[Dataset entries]

===== config.mk =====
export PLATFORM = sky130hd
export DESIGN_NAME = fan_tach_monitor
export DESIGN_NICKNAME = d
export VERILOG_FILES = /design/src/fan_tach_pkg.sv /design/src/fan_tach_monitor.sv
export SDC_FILE = /design/constraint.sdc
export NUM_CORES = 1
export LEC_CHECK = 0
export ABC_AREA = 1
export BUFFER_PORTS_ARGS = -buffer_cell sky130_fd_sc_hd__buf_4
export CAP_MARGIN = 25
export CORE_ASPECT_RATIO = 1.5
export CORE_MARGIN = 2
export CORE_UTILIZATION = 55
export DETAILED_ROUTE_END_ITERATION = 8
export HOLD_SLACK_MARGIN = 0.08
export PLACE_DENSITY_LB_ADDON = 0.08
export SYNTH_ARGS = -nofsm -noshare
export SYNTH_HDL_FRONTEND = slang
export SYNTH_SLANG_ARGS = --single-unit
export TNS_END_PERCENT = 30

===== constraint.sdc =====
create_clock -name CLK_SYS -period 4.4 [get_ports CLK_SYS]
set_input_delay 0 -clock CLK_SYS [delete_from_list [all_inputs] [get_ports CLK_SYS]]
set_output_delay 0 -clock CLK_SYS [all_outputs]
set_load 0.005 [all_outputs]

===== src/fan_tach_pkg.sv =====
// package for the two-channel fan tachometer monitor: register map, fields, reset values, timing
// assumes a 125 MHz system clock and an AXI4-Lite master with 32-bit data
package fan_tach_pkg;

	// register byte offsets
	localparam logic [7:0] OFF_FAN_CTRL = 8'h00;
	localparam logic [7:0] OFF_PRELOAD_ONE = 8'h04;
	localparam logic [7:0] OFF_PRELOAD_TWO = 8'h08;
	localparam logic [7:0] OFF_CLK_CFG = 8'h0C;
	localparam logic [7:0] OFF_WAKE_EN = 8'h10;
	localparam logic [7:0] OFF_SMI_EN = 8'h14;
	localparam logic [7:0] OFF_STATUS = 8'h18;
	localparam logic [7:0] OFF_MASK = 8'h1C;
	localparam logic [7:0] OFF_COUNT = 8'h20;

	// fan control fields
	localparam int DIV_ONE_LSB = 6;
	localparam int DIV_TWO_LSB = 4;
	localparam logic [7:0] FAN_CTRL_RESET = 8'h50;
	localparam logic [7:0] PRELOAD_RESET = 8'h00;

	// status bit positions: wake one, wake two, smi one, smi two
	localparam int ST_WAKE_ONE = 0;
	localparam int ST_WAKE_TWO = 1;
	localparam int ST_SMI_ONE = 2;
	localparam int ST_SMI_TWO = 3;

	localparam logic [7:0] COUNT_MAX = 8'hFF;
	localparam logic [1:0] THRESH_MSBS = 2'h3;

	// internal slow reference from the system clock
	localparam int SYS_CLK_HZ = 125000000;
	localparam int INT_REF_HZ = 32765;
	localparam int INT_REF_CYCLES = SYS_CLK_HZ / INT_REF_HZ;

	localparam logic [1:0] RESP_OKAY = 2'h0;
	localparam logic [1:0] RESP_SLVERR = 2'h2;

	typedef enum logic [2:0]
	{
		RD_IDLE = 3'h1,
		RD_FETCH = 3'h2,
		RD_RESP = 3'h4
	} rd_state_e;

	typedef struct packed
	{
		logic [7:0] count;
		logic       tach_sync;
		logic       tach_prev;
	} chan_s;

endpackage


===== src/fan_tach_monitor.sv =====
// two-channel fan tachometer monitor with an AXI4-Lite register slave and an interrupt output
// assumes tachometer and oscillator pins are slow and asynchronous; one 125 MHz clock drives all logic
//
// Register access over AXI4-Lite and the register offsets were decided locally.
`timescale 1ns/1ps

// Behaviour
// - counters are clocked by the 32.765kHz reference over the channel divisor; divisor 1 gives the raw one
// - 8-bit counter increments only within one tachometer period, max 255
// - config bit picks external oscillator pin or internal clock from system clock
// - count restarts on each tachometer rising edge and on preload write
// - a restart loads the channel preload value, not zero
// - counter saturates at 0xFF until the next restart
// - both count msbs set raises wake and/or SMI, each with own enable
// - per-channel divisor 1, 2, 4 or 8, default 2
// - count rate is reference over divisor, count equals term plus preload
// - two channels with separate preloads work independently
// - divisor fields sit at fan control bits 7:6 and 5:4
module fan_tach_monitor
(
	input wire logic CLK_SYS,
	input wire logic RST_B,
	input wire logic EXT_SLOW_OSC_PIN,
	input wire logic TACH_INPUT_ONE,
	input wire logic TACH_INPUT_TWO,
	input wire logic [7:0] S_AXI_AWADDR,
	input wire logic S_AXI_AWVALID,
	output logic S_AXI_AWREADY,
	input wire logic [31:0] S_AXI_WDATA,
	input wire logic [3:0] S_AXI_WSTRB,
	input wire logic S_AXI_WVALID,
	output logic S_AXI_WREADY,
	output logic [1:0] S_AXI_BRESP,
	output logic S_AXI_BVALID,
	input wire logic S_AXI_BREADY,
	input wire logic [7:0] S_AXI_ARADDR,
	input wire logic S_AXI_ARVALID,
	output logic S_AXI_ARREADY,
	output logic [31:0] S_AXI_RDATA,
	output logic [1:0] S_AXI_RRESP,
	output logic S_AXI_RVALID,
	input wire logic S_AXI_RREADY,
	output logic WAKE_EVENT,
	output logic SMI_EVENT,
	output logic IRQ
);

	function automatic logic tick_due(input logic [2:0] pre, input logic [1:0] code);
		return code == 2'h0 || (code == 2'h1 && pre[0]) || (code == 2'h2 && &pre[1:0]) || (code == 2'h3 && &pre);
	endfunction
	function automatic logic [7:0] next_count(input logic [7:0] cnt, input logic inc);
		return (inc && cnt != fan_tach_pkg::COUNT_MAX) ? cnt + 8'h01 : cnt;
	endfunction
	logic rst_meta_reg;
	logic rst_sync_reg;
	logic rst_n;

	always_ff @(posedge CLK_SYS or negedge RST_B)
	begin
		if (!RST_B)
		begin
			rst_meta_reg <= 1'b0;
			rst_sync_reg <= 1'b0;
		end
		else
		begin
			rst_meta_reg <= 1'b1;
			rst_sync_reg <= rst_meta_reg;
		end
	end
	assign rst_n = rst_sync_reg;
	// registers
	logic [7:0] fan_ctrl_reg;
	logic [7:0] preload_one_reg;
	logic [7:0] preload_two_reg;
	logic osc_present_select;
	logic [1:0] wake_en_reg;
	logic [1:0] smi_en_reg;
	logic [3:0] status_reg;
	logic [3:0] mask_reg;
	// write channel
	logic aw_held_reg;
	logic w_held_reg;
	logic [7:0] aw_addr_reg;
	logic [31:0] w_data_reg;
	logic [3:0] w_strb_reg;
	logic do_write;
	logic wr_bad;

	assign S_AXI_AWREADY = !aw_held_reg && !S_AXI_BVALID;
	assign S_AXI_WREADY = !w_held_reg && !S_AXI_BVALID;
	assign do_write = aw_held_reg && w_held_reg && !S_AXI_BVALID;
	assign wr_bad = aw_addr_reg > fan_tach_pkg::OFF_COUNT || aw_addr_reg[1:0] != 2'h0;

	always_ff @(posedge CLK_SYS or negedge rst_n)
	begin
		if (!rst_n)
		begin
			aw_held_reg <= 1'b0;
			w_held_reg <= 1'b0;
			aw_addr_reg <= 8'h00;
			w_data_reg <= 32'h0000_0000;
			w_strb_reg <= 4'h0;
			S_AXI_BVALID <= 1'b0;
			S_AXI_BRESP <= fan_tach_pkg::RESP_OKAY;
		end
		else
		begin
			if (S_AXI_AWVALID && S_AXI_AWREADY)
			begin
				aw_held_reg <= 1'b1;
				aw_addr_reg <= S_AXI_AWADDR;
			end
			if (S_AXI_WVALID && S_AXI_WREADY)
			begin
				w_held_reg <= 1'b1;
				w_data_reg <= S_AXI_WDATA;
				w_strb_reg <= S_AXI_WSTRB;
			end
			if (do_write)
			begin
				aw_held_reg <= 1'b0;
				w_held_reg <= 1'b0;
				S_AXI_BVALID <= 1'b1;
				S_AXI_BRESP <= wr_bad ? fan_tach_pkg::RESP_SLVERR : fan_tach_pkg::RESP_OKAY;
			end
			else if (S_AXI_BVALID && S_AXI_BREADY)
				S_AXI_BVALID <= 1'b0;
		end
	end

	logic wr_lane0;
	logic preload_one_wr;
	logic preload_two_wr;
	assign wr_lane0 = do_write && w_strb_reg[0];
	assign preload_one_wr = wr_lane0 && aw_addr_reg == fan_tach_pkg::OFF_PRELOAD_ONE;
	assign preload_two_wr = wr_lane0 && aw_addr_reg == fan_tach_pkg::OFF_PRELOAD_TWO;

	always_ff @(posedge CLK_SYS or negedge rst_n)
	begin
		if (!rst_n)
		begin
			fan_ctrl_reg <= fan_tach_pkg::FAN_CTRL_RESET;
			preload_one_reg <= fan_tach_pkg::PRELOAD_RESET;
			preload_two_reg <= fan_tach_pkg::PRELOAD_RESET;
			osc_present_select <= 1'b0;
			wake_en_reg <= 2'h0;
			smi_en_reg <= 2'h0;
			mask_reg <= 4'h0;
		end
		else if (wr_lane0)
		begin
			case (aw_addr_reg)
				fan_tach_pkg::OFF_FAN_CTRL: fan_ctrl_reg <= {w_data_reg[7:4], 4'h0};
				fan_tach_pkg::OFF_PRELOAD_ONE: preload_one_reg <= w_data_reg[7:0];
				fan_tach_pkg::OFF_PRELOAD_TWO: preload_two_reg <= w_data_reg[7:0];
				fan_tach_pkg::OFF_CLK_CFG: osc_present_select <= w_data_reg[0];
				fan_tach_pkg::OFF_WAKE_EN: wake_en_reg <= w_data_reg[1:0];
				fan_tach_pkg::OFF_SMI_EN: smi_en_reg <= w_data_reg[1:0];
				fan_tach_pkg::OFF_MASK: mask_reg <= w_data_reg[3:0];
				default: ;
			endcase
		end
	end

	// slow reference: external pin synchronised, or internal divider
	logic osc_meta_reg;
	logic osc_sync_reg;
	logic osc_prev_reg;
	logic [15:0] int_div_reg;
	logic int_tick;
	logic ref_tick;

	always_ff @(posedge CLK_SYS or negedge rst_n)
	begin
		if (!rst_n)
		begin
			osc_meta_reg <= 1'b0;
			osc_sync_reg <= 1'b0;
			osc_prev_reg <= 1'b0;
			int_div_reg <= 16'h0000;
		end
		else
		begin
			osc_meta_reg <= EXT_SLOW_OSC_PIN;
			osc_sync_reg <= osc_meta_reg;
			osc_prev_reg <= osc_sync_reg;
			if (int_tick)
				int_div_reg <= 16'h0000;
			else
				int_div_reg <= int_div_reg + 16'h0001;
		end
	end
	assign int_tick = int_div_reg == 16'(fan_tach_pkg::INT_REF_CYCLES - 1);
	assign ref_tick = osc_present_select ? (osc_sync_reg && !osc_prev_reg) : int_tick;

	// shared prescaler; each channel takes its own tap so rates stay independent
	logic [2:0] pre_reg;
	always_ff @(posedge CLK_SYS or negedge rst_n)
	begin
		if (!rst_n)
			pre_reg <= 3'h0;
		else if (ref_tick)
			pre_reg <= pre_reg + 3'h1;
	end

	fan_tach_pkg::chan_s ch_one_reg;
	fan_tach_pkg::chan_s ch_two_reg;
	logic tach_meta_one_reg;
	logic tach_meta_two_reg;
	logic inc_one;
	logic inc_two;
	logic rise_one;
	logic rise_two;
	// divided rate is reference ticks gated by the selected prescaler tap
	assign inc_one = ref_tick && tick_due(pre_reg, fan_ctrl_reg[fan_tach_pkg::DIV_ONE_LSB +: 2]);
	assign inc_two = ref_tick && tick_due(pre_reg, fan_ctrl_reg[fan_tach_pkg::DIV_TWO_LSB +: 2]);
	assign rise_one = ch_one_reg.tach_sync && !ch_one_reg.tach_prev;
	assign rise_two = ch_two_reg.tach_sync && !ch_two_reg.tach_prev;

	always_ff @(posedge CLK_SYS or negedge rst_n)
	begin
		if (!rst_n)
		begin
			tach_meta_one_reg <= 1'b0;
			tach_meta_two_reg <= 1'b0;
			ch_one_reg <= '0;
			ch_two_reg <= '0;
		end
		else
		begin
			tach_meta_one_reg <= TACH_INPUT_ONE;
			tach_meta_two_reg <= TACH_INPUT_TWO;
			ch_one_reg.tach_sync <= tach_meta_one_reg;
			ch_two_reg.tach_sync <= tach_meta_two_reg;
			ch_one_reg.tach_prev <= ch_one_reg.tach_sync;
			ch_two_reg.tach_prev <= ch_two_reg.tach_sync;
			// counting runs between successive rising edges, i.e. one tachometer period
			if (rise_one || preload_one_wr)
				ch_one_reg.count <= preload_one_wr ? w_data_reg[7:0] : preload_one_reg;
			else
				ch_one_reg.count <= next_count(ch_one_reg.count, inc_one);
			if (rise_two || preload_two_wr)
				ch_two_reg.count <= preload_two_wr ? w_data_reg[7:0] : preload_two_reg;
			else
				ch_two_reg.count <= next_count(ch_two_reg.count, inc_two);
		end
	end

	// threshold events: one pulse as the count crosses into the top quarter
	logic [1:0] hit_reg;
	logic [1:0] hit;
	logic [1:0] hit_rise;
	assign hit[0] = ch_one_reg.count[7:6] == fan_tach_pkg::THRESH_MSBS;
	assign hit[1] = ch_two_reg.count[7:6] == fan_tach_pkg::THRESH_MSBS;
	assign hit_rise = hit & ~hit_reg;
	logic [3:0] status_set;
	logic [3:0] status_clr;
	assign status_set = {hit_rise & smi_en_reg, hit_rise & wake_en_reg};
	assign status_clr = (wr_lane0 && aw_addr_reg == fan_tach_pkg::OFF_STATUS) ? w_data_reg[3:0] : 4'h0;

	always_ff @(posedge CLK_SYS or negedge rst_n)
	begin
		if (!rst_n)
		begin
			hit_reg <= 2'h0;
			status_reg <= 4'h0;
		end
		else
		begin
			hit_reg <= hit;
			// set beats a simultaneous write-one-to-clear
			status_reg <= (status_reg & ~status_clr) | status_set;
		end
	end

	// wake and SMI outputs follow the comparator registered one cycle late, gated by the enables; IRQ follows status gated by the mask
	assign WAKE_EVENT = |(hit_reg & wake_en_reg);
	assign SMI_EVENT = |(hit_reg & smi_en_reg);
	assign IRQ = |(status_reg & mask_reg);

	// read channel
	fan_tach_pkg::rd_state_e rd_state_reg;
	logic [7:0] ar_addr_reg;
	logic [31:0] rd_word;
	always_comb
	begin
		rd_word = 32'h0000_0000;
		case (ar_addr_reg)
			fan_tach_pkg::OFF_FAN_CTRL: rd_word[7:0] = fan_ctrl_reg;
			fan_tach_pkg::OFF_PRELOAD_ONE: rd_word[7:0] = preload_one_reg;
			fan_tach_pkg::OFF_PRELOAD_TWO: rd_word[7:0] = preload_two_reg;
			fan_tach_pkg::OFF_CLK_CFG: rd_word[0] = osc_present_select;
			fan_tach_pkg::OFF_WAKE_EN: rd_word[1:0] = wake_en_reg;
			fan_tach_pkg::OFF_SMI_EN: rd_word[1:0] = smi_en_reg;
			fan_tach_pkg::OFF_STATUS: rd_word[3:0] = status_reg;
			fan_tach_pkg::OFF_MASK: rd_word[3:0] = mask_reg;
			fan_tach_pkg::OFF_COUNT: rd_word[15:0] = {ch_two_reg.count, ch_one_reg.count};
			default: rd_word = 32'h0000_0000;
		endcase
	end
	assign S_AXI_ARREADY = rd_state_reg == fan_tach_pkg::RD_IDLE;
	assign S_AXI_RVALID = rd_state_reg == fan_tach_pkg::RD_RESP;
	always_ff @(posedge CLK_SYS or negedge rst_n)
	begin
		if (!rst_n)
		begin
			rd_state_reg <= fan_tach_pkg::RD_IDLE;
			ar_addr_reg <= 8'h00;
			S_AXI_RDATA <= 32'h0000_0000;
			S_AXI_RRESP <= fan_tach_pkg::RESP_OKAY;
		end
		else
		begin
			case (rd_state_reg)
				fan_tach_pkg::RD_IDLE:
					if (S_AXI_ARVALID)
					begin
						ar_addr_reg <= S_AXI_ARADDR;
						rd_state_reg <= fan_tach_pkg::RD_FETCH;
					end
				fan_tach_pkg::RD_FETCH:
				begin
					S_AXI_RDATA <= rd_word;
					S_AXI_RRESP <= (ar_addr_reg > fan_tach_pkg::OFF_COUNT || ar_addr_reg[1:0] != 2'h0)
						? fan_tach_pkg::RESP_SLVERR : fan_tach_pkg::RESP_OKAY;
					rd_state_reg <= fan_tach_pkg::RD_RESP;
				end
				fan_tach_pkg::RD_RESP:
					if (S_AXI_RREADY)
						rd_state_reg <= fan_tach_pkg::RD_IDLE;
				default: rd_state_reg <= fan_tach_pkg::RD_IDLE;
			endcase
		end
	end

endmodule


; ---- After elaboration in Yosys (flattened, before gate mapping)
; Index checks and enable logic that the tools add are counted.
[word_totals]
register_bits = 132
in_bits = 62
wordCells = 172
[classes]
add_sub_neg = 4
n_lt_le_gt_ge = 2
eq_ne = 31
mux = 25
n_bitwise = 10
reduce_logical = 65
[ops]
columns = op, n
row1 = "8-bit by 5-bit == test with 1-bit output, second input constant", 8
row2 = 8-bit 2-to-1 mux, 7
row3 = "8-bit by 4-bit == test with 1-bit output, second input constant", 4
row4 = 1-bit logical AND, 24
row5 = 2-bit AND reduction, 10
row6 = "16-bit by 1-bit adder with 16-bit output, second input constant", 1
row7 = "8-bit by 1-bit adder with 8-bit output, second input constant", 2
row8 = "16-bit by 12-bit == test with 1-bit output, second input constant", 1
row9 = "8-bit by 3-bit == test with 1-bit output, second input constant", 2
row10 = "8-bit by 6-bit > comparator with 1-bit output, second input constant", 2
row11 = 8-bit logical NOT, 2
row12 = 16-bit 2-to-1 mux, 1
row13 = "8-bit inequality test, second input constant", 2
row14 = 4-bit one-hot mux with 4 select lines, 1
row15 = 2-bit nonzero test, 7
row16 = "2-bit == test, second input constant", 6
row17 = 2-bit AND, 5
row18 = 1-bit logical OR, 10
row19 = 2-bit one-hot mux with 5 select lines, 1
row20 = 3-bit one-hot mux with 3 select lines, 1
row21 = 4-bit AND, 2
row22 = "8-bit by 6-bit == test with 1-bit output, second input constant", 1
row23 = 1-bit one-hot mux with 8 select lines, 1
row24 = 1-bit 2-to-1 mux, 7
row25 = 19 further kinds, 29

; ---- Depth between registers and ports, before layout
; Gate-level depths: netlist of run 1.
[depth]
ltp_word = 9
ltp_mapped = 12
depth_no_buf = 11

; ---- Worst setup path after synthesis of run 1
; No wires, ideal clock.
[synth_timing]
path_type = register to register
startpoint = register S_AXI_BVALID
endpoint = register ch_two_reg[7] in the netlist's numbering
setup_time_ns = 0.117
arrival_ns = 1.422
setup_slack_ns = 2.861
stages_incl_launch_ff = 13
path_cell_list = dfrtp_1 inv_2 nand3_2 nor2_4 buf_6 nand2_8 nand2_8 inv_8 buf_8 nand2_2 nand2_1 nand2_1 nand2_1
[synth_via]
elab_chain_len = 6
elab_cells_between_ends = 8
[synth_rtl]
columns = item, line_no
row1 = from (decl), fan_tach_monitor.sv:34  ; output logic S_AXI_BVALID,
row2 = from (signal assigned), fan_tach_monitor.sv:104  ; S_AXI_BVALID <= 1'b0;
row3 = from (signal assigned), fan_tach_monitor.sv:124  ; S_AXI_BVALID <= 1'b1;
row4 = from (signal assigned), fan_tach_monitor.sv:128  ; S_AXI_BVALID <= 1'b0;
row5 = 1-bit logical NOT *, fan_tach_monitor.sv:92  ; assign do_write = aw_held_reg && w_held_reg && !S_AXI_BVALID;
row6 = 1-bit logical AND *, fan_tach_monitor.sv:92
row7 = 1-bit logical AND *, fan_tach_monitor.sv:135  ; assign wr_lane0 = do_write && w_strb_reg[0];
row8 = 1-bit logical AND *, fan_tach_monitor.sv:137  ; assign preload_two_wr = wr_lane0 && aw_addr_reg == fan_tach_pkg::OFF_PRELOAD_TWO;
row9 = 8-bit 2-to-1 mux or 1-bit logical OR (tied branches), "fan_tach_monitor.sv:244, fan_tach_monitor.sv:243"
row10 = 8-bit 2-to-1 mux or 2-bit nonzero test (tied branches), --
row11 = to (decl), fan_tach_monitor.sv:208  ; fan_tach_pkg::chan_s ch_two_reg;
; Mark *: on every way between the ends. The rest lies on a longest branch, timed or not.
; A chain may end at the register's enable or synchronous reset.

; ---- Final worst setup path of run 1
[layout_timing]
startpoint = register rd_state_reg[0]
endpoint = register rd_state_reg[0]
[layout_via]
elab_chain_len = 3
elab_cells_between_ends = 7
[layout_rtl]
columns = item, line_no
row1 = from (decl), fan_tach_monitor.sv:283  ; fan_tach_pkg::rd_state_e rd_state_reg;
row2 = from (signal assigned), fan_tach_monitor.sv:308  ; rd_state_reg <= fan_tach_pkg::RD_IDLE;
row3 = from (signal assigned), fan_tach_monitor.sv:320  ; rd_state_reg <= fan_tach_pkg::RD_FETCH;
row4 = from (signal assigned), fan_tach_monitor.sv:327  ; rd_state_reg <= fan_tach_pkg::RD_RESP;
row5 = 3-bit == test or 3-bit by 1-bit == test with 1-bit output (tied branches), fan_tach_monitor.sv:315  ; case (rd_state_reg)
row6 = 2-bit by 1-bit inequality test with 1-bit output (no source line) or 2-bit inequality test (tied branches), --
row7 = 2-bit AND reduction (no source line), --
; Several ways; a longest one is shown, not always the timed one.

==> results of run 1 <==
[final cells by class]
cell class	count	area [sq um]	share of cell area, %
clock inverters	9	175.2	2.137
flip-flops and latches	130	3261	39.78
inverters	95	369.1	4.503
clock buffers	23	488.0	5.953
multi-input cells	579	2889	35.25
well taps	153	191.4	2.336
repair buffers	98	823.3	10.04
[per-layer routing]
layer,global-route usage [%],vias to the layer above
met5,0,-
met4,11.06,0
met3,6.087,36
met2,43.76,139
met1,31.47,2682
li1,-,2802
[power breakdown]
| part | switching [mW] | total, mW | internal (mW) |
|---|---|---|---|
| sequential | 0.267 | 1.79 | 1.52 |
| clock | 0.506 | 1.57 | 1.06 |
| combinational | 0.805 | 1.32 | 0.512 |
[path summary, 6_finish.rpt]
| kind | depth (start not counted) | start | to |
|---|---|---|---|
| worst max-delay path | 6 | rd_state_reg[0] | rd_state_reg[0] |
| worst min-delay path | 3 | S_AXI_AWVALID | aw_held_reg |
| worst max register to register | 6 | rd_state_reg[0] | rd_state_reg[0] |
| worst min register to register | 0 | tach_meta_one_reg | ch_one_reg[1] |
| max in group asynchronous | 1 | rst_n | ar_addr_reg[3] |
| min in group asynchronous | 0 | rst_n | ch_one_reg[1] |
[logic make-up after synthesis]
| kind of cell | count (synthesis) | share of synthesized area [%] |
|---|---|---|
| xor+xnor | 15 | 1.972 |
| mux | 6 | 1.014 |
| compound gates | 85 | 6.628 |
| other cells | 2 | 0.1127 |
| flops | 130 | 48.87 |
| simple gates | 448 | 31.54 |
| buf+inv | 125 | 8.731 |
| fa+ha+maj | 6 | 1.127 |
[synthesized netlist by cell type, types with 4 or more instances]
cell / number
nand2_2: 9
clkbuf_1: 7
inv_2: 4
ha_1: 6
inv_1: 87
and2_1: 17
nand3_1: 97
nor2_2: 5
nand2_8: 4
dfrtp_1: 127
o21ai_0: 60
xor2_1: 15
nand4_1: 10
mux2_2: 6
nor2_1: 66
a21oi_1: 18
nor3_1: 16
o31ai_1: 4
buf_4: 18
nand2_1: 208
[critical path, stage by stage (launching register included)]
cell and delay (ns):
dfstp_2 0.54, nor3_1 0.05, buf_4 0.19, inv_1 0.50, nand3_1 0.13, o21ai_0 0.19
dlygate4sd3_1 0.58
[what timing repair did]
item	CTS	global route
endpoints found under the hold margin	34	0
setup endpoints to repair	0	0
hold buffers	35	0
[metrics by stage]
step,worst slack [ns],utilization (%),instances,power [mW]
3_3_place_gp,2.348,60.39,1020,3.011
6_report,2.156,68.91,1087,4.676
4_1_cts,2.182,68.91,1087,4.699
3_5_place_dp,2.314,60.39,1020,3.068
2_1_floorplan,0.5152,-,834,2.647
5_1_grt,1.999,68.91,1087,4.968
==> metrics.yaml, run 1 <==
yosysWarnings: 0
clock.fmax_mhz: 445.6
wl_um: 15770
total_leakage_power_nw: 4.086
clock_path_buffers: 2
relSlewSlack_pct: 52.46
grt_pass1_vias: 5535
core_area_sq_mm: 0.01189
peakVddDrop_uv: 389.7
grt.overflow.total: 0
portBuffers: 60
hold_violations: 0
fp.dieW_um: 93.88
placement_rows: 49
die-height_um: 138.8
rsz0062_at_grt: "no"
synth.avg_cell_area_sq_um: 8.157
grt_usage_pct: 25.93
synthDistinctLibCells: 40
root_buffer: "clkbuf_16"
globalplace.congestion: 0.8829
cp_max_fo: 22
vias: 5659
synth_top_area_share_pct: 47.69
clk_latency_ns: 0.42
start_util_pct: 56.03
wl_met1_um: 6332
top_layer_used: "met4"
finClkSkew_ns: 0.008032
final_cell_mix: "208 x nand2_1, 126 x dfrtp_1, 97 x nand3_1, 87 x inv_1, 66 x nor2_1"
reg2reg_setup_slack_ns: 2.16
cts_inserted_buffers: 17
routed-wl-met3_um: 551
routedWlPerCell_um: 14.50
ys_seq_area_share_pct: 48.87
async_flop_share_pct: 100.0
synthTopCellsByArea: "dfrtp_1 48%, nand2_1 12%, nand3_1 7.3%"
arrival_ns: 2.59
nets: 989
grt_pass1_wl_um: 26500
yosysTopAreaCell: "dfrtp_1"
tns_ns: 0
setup-violations-final: 0
wl_met2_um: 8405
clock_sinks: 130
fin_crit_sh_pct: 51.01
clkSlewWorstSetupHoldPaths_ns: 0.05
cts_resized: 0
drv_slew: 0
start_kind: "flip-flop"
synth-edff-count: 0
hold_ws_ns: 0.08331
hold_class: "input port to flip-flop"
synth_area_sq_mm: 0.006664
grt_max_degree: 56
place_hpwl_um: 11420
drt_iter0_markers: 430
io_pins: 106
cts_tree: "done"
final_common_cell: "nand2_1"
viasPerCell: 5.206
ys.flop_type: "dfrtp_1"
route.detailed.drc: 0
drive_gt1_share_pct: 14.88
first_pass_iters: 6
drv_cap: 0
p_per_area_mw_per_mm2: 570.4
antenna_found_initial: 0
tightestPinTransition_ns: 0.7131
fin_area_sq_mm: 0.008197
ys_ff_latch: 130
fill_cells: 981
antenna_left: 0
fin_crit_ns: 2.244
crit_path_end_kind: "flip-flop"
worstPathRequired_ns: 4.75
status: "finished clean"
die_area_sq_mm: 0.01303
cts_max_level: 4
post_cts_buffers: 0
syn_inst: 817
areaGrowthSynthToFinish_pct: 23.00
placed_area_sq_mm: 0.007183
n_antenna_cell: 0
setup.worst_path.class: "flip-flop to flip-flop"
(Power assumes the default switching activity.)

__EXERCISE DETAILS__. Go through the entries. Report every line that contains the word "constraint".

__OUTPUT OF THE EXERCISE__.
export SDC_FILE = /design/constraint.sdc
===== constraint.sdc =====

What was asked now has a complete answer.